═══ Recorded data

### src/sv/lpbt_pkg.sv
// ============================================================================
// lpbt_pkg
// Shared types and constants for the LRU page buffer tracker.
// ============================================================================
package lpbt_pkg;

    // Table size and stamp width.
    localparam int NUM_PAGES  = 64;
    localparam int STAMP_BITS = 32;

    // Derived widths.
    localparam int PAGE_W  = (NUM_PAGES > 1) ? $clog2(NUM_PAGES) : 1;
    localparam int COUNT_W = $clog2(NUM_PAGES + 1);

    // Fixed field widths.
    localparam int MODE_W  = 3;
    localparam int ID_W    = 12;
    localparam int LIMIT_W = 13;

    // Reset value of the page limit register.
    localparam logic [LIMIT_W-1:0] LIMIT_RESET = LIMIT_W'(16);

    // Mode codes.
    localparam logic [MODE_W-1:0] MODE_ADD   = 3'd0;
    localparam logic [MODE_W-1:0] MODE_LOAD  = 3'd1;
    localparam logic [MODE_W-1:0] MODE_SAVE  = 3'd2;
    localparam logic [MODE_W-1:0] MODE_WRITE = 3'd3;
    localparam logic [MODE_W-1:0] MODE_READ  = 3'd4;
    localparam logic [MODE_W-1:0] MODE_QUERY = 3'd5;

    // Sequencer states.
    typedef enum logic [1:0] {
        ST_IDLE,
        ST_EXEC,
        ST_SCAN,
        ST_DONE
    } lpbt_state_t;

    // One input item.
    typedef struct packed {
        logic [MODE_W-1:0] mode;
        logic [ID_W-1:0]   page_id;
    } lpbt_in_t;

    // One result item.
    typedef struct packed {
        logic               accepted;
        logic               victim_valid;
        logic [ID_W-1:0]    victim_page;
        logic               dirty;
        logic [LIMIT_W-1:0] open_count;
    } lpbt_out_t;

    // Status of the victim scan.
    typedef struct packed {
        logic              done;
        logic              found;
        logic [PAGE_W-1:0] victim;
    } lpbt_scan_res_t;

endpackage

══════
═══ Recorded data

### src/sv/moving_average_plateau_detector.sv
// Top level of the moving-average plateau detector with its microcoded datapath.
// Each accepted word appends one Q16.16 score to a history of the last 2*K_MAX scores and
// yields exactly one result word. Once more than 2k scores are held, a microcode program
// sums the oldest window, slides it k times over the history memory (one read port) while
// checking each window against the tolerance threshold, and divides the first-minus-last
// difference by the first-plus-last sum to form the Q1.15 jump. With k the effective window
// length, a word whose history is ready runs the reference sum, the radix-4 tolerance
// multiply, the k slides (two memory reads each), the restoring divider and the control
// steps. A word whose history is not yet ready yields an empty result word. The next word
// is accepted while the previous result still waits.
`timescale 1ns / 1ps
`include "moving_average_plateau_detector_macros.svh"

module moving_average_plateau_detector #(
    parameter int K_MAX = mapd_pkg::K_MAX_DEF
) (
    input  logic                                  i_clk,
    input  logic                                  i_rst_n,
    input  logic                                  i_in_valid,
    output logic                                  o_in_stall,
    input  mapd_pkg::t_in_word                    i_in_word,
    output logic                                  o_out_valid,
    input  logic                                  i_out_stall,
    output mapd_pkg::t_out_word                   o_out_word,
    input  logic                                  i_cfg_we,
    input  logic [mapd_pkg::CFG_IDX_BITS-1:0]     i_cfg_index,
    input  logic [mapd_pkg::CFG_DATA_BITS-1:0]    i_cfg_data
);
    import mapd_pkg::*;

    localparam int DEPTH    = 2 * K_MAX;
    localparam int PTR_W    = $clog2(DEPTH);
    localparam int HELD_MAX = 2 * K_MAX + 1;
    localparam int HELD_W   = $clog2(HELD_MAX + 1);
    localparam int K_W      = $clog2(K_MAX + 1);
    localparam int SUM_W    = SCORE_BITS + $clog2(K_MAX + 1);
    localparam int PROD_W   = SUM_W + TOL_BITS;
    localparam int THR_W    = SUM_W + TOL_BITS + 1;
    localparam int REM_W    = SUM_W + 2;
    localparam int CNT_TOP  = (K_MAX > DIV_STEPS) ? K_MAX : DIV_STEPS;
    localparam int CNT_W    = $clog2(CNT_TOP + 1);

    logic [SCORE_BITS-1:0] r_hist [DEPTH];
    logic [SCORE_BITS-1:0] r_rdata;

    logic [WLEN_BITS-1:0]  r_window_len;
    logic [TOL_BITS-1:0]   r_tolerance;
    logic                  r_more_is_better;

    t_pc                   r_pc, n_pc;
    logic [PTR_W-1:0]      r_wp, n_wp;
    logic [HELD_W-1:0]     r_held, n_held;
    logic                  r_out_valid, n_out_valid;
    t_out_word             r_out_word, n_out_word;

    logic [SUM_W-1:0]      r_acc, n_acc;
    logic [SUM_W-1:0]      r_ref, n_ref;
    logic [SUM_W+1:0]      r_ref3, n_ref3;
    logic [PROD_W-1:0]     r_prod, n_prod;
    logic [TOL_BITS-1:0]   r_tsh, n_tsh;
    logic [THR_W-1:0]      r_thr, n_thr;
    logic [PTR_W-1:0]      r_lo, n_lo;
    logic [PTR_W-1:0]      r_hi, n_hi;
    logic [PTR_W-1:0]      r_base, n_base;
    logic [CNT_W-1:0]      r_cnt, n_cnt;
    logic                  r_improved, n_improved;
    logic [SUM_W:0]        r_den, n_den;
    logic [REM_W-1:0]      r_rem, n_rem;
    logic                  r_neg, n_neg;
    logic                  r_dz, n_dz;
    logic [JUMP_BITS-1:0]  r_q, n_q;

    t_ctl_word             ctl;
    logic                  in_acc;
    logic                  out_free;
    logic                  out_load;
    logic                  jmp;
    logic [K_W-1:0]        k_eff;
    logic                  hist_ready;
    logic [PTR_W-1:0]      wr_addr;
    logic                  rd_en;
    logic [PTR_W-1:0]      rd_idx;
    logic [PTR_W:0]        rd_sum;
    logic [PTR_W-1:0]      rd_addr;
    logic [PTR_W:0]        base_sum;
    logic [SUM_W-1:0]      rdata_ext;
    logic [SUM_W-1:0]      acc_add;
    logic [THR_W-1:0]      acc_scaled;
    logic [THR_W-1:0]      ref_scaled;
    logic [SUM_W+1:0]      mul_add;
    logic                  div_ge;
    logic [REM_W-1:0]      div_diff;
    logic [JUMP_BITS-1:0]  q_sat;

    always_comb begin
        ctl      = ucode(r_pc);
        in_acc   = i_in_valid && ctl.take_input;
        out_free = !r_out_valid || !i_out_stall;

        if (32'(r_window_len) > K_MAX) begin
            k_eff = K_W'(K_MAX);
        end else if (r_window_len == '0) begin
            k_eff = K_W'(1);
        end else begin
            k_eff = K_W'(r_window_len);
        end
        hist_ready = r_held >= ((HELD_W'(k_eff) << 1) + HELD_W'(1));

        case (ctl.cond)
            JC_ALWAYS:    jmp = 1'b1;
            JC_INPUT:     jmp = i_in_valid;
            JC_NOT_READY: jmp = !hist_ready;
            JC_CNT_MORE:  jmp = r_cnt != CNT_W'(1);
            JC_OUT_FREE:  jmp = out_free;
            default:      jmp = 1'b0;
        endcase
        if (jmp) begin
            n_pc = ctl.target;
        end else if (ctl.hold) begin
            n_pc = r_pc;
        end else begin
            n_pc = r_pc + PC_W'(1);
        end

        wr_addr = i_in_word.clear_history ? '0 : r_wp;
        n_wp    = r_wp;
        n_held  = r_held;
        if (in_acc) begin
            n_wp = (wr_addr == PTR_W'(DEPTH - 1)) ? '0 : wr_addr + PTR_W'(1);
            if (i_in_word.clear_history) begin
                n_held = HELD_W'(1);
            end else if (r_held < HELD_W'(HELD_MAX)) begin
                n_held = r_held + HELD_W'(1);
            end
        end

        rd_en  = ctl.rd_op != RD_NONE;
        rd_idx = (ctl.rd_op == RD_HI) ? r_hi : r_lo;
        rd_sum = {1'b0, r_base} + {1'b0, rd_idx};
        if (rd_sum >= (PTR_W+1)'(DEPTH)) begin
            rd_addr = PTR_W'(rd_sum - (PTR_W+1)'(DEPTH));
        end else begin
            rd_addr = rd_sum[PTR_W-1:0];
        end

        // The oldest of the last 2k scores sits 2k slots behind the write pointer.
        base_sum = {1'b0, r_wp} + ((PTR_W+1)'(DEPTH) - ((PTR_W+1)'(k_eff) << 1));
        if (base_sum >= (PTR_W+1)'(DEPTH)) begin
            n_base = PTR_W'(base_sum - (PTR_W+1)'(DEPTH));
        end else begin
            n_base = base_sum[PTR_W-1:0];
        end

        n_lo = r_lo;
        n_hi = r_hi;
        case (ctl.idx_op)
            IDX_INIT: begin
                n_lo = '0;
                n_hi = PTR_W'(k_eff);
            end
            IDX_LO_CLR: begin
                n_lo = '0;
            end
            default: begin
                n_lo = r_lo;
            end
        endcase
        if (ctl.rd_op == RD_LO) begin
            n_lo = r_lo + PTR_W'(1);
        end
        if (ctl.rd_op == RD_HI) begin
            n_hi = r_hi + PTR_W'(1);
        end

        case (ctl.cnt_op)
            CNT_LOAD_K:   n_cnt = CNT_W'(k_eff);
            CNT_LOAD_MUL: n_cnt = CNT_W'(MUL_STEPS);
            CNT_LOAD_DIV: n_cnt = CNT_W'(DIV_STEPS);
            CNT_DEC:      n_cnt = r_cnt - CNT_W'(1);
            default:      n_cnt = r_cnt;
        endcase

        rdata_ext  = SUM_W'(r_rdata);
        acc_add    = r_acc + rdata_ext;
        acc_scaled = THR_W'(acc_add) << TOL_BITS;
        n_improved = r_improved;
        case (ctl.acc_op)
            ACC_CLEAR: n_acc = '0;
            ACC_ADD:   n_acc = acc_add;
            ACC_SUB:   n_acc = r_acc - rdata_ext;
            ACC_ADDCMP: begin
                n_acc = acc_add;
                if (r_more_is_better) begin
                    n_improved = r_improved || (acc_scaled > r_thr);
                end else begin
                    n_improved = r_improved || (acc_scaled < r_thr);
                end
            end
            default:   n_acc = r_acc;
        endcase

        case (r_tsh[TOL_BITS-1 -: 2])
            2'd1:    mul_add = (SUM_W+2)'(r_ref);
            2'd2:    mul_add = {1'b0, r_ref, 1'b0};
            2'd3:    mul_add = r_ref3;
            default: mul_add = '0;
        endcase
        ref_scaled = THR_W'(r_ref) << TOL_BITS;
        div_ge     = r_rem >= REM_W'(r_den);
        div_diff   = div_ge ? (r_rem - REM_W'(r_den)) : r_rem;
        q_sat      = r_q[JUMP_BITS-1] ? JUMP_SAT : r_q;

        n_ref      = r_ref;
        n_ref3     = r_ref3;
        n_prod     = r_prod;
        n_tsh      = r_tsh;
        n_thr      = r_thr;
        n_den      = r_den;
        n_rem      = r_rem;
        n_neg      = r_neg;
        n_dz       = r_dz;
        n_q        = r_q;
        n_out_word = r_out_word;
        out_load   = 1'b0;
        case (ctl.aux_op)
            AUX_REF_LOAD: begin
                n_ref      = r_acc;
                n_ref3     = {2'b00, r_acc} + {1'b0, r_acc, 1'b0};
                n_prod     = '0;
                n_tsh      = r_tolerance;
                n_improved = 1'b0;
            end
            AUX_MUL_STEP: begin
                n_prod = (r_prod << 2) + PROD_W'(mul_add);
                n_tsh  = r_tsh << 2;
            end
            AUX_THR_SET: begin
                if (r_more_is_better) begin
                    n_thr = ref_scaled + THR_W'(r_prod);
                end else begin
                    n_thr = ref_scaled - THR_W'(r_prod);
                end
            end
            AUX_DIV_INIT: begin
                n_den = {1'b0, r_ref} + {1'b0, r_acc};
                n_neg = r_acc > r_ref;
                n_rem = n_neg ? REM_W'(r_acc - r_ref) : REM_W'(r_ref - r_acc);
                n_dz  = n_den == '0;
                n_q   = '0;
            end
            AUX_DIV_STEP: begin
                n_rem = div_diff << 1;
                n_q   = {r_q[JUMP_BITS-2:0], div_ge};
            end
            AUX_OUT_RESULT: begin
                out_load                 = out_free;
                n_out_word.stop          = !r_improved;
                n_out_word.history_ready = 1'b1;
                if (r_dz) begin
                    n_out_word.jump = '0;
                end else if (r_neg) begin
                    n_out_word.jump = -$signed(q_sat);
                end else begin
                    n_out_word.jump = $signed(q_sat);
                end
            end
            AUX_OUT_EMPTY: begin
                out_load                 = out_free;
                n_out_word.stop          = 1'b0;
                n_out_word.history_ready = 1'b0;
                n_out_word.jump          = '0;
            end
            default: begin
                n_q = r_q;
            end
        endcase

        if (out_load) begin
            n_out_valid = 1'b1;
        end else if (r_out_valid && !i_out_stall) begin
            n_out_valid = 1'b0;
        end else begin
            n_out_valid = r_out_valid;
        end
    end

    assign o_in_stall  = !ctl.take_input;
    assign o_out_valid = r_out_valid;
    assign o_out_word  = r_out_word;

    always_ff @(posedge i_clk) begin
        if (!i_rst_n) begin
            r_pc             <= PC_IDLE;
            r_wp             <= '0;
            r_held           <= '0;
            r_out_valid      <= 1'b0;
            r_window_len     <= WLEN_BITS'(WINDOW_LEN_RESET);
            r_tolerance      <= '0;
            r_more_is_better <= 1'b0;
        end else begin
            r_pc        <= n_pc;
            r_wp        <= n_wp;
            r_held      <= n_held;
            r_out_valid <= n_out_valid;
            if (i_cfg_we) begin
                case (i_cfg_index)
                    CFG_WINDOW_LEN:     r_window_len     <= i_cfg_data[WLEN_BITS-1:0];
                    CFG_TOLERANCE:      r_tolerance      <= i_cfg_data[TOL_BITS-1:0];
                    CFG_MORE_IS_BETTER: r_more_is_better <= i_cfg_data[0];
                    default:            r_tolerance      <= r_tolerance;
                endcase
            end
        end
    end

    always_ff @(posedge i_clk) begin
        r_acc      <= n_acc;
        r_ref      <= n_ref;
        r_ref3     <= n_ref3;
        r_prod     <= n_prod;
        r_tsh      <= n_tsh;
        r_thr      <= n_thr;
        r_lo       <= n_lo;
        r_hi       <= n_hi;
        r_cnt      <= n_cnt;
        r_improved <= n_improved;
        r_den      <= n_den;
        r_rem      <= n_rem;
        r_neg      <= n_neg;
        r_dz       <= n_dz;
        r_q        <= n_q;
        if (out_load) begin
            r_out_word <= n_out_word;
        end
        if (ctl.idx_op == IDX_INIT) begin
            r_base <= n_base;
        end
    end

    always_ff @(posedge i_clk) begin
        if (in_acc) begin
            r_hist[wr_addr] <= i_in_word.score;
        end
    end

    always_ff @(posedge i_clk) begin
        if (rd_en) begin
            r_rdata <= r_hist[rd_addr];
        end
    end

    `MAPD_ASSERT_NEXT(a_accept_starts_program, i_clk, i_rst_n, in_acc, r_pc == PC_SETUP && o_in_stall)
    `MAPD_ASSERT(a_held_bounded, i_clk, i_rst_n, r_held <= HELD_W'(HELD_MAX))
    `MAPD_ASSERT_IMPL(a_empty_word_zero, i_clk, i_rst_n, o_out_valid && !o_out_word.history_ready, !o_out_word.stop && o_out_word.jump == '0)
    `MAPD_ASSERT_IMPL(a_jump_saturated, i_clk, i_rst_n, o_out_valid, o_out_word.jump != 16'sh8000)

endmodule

══════

In the listing above, find the line with "rd_addr = PTR_W'(rd_sum" and the line with "n_hi = r_hi;", then print exactly those lines and every line between them.

Reply to the exercise =
            rd_addr = PTR_W'(rd_sum - (PTR_W+1)'(DEPTH));
        end else begin
            rd_addr = rd_sum[PTR_W-1:0];
        end

        // The oldest of the last 2k scores sits 2k slots behind the write pointer.
        base_sum = {1'b0, r_wp} + ((PTR_W+1)'(DEPTH) - ((PTR_W+1)'(k_eff) << 1));
        if (base_sum >= (PTR_W+1)'(DEPTH)) begin
            n_base = PTR_W'(base_sum - (PTR_W+1)'(DEPTH));
        end else begin
            n_base = base_sum[PTR_W-1:0];
        end

        n_lo = r_lo;
        n_hi = r_hi;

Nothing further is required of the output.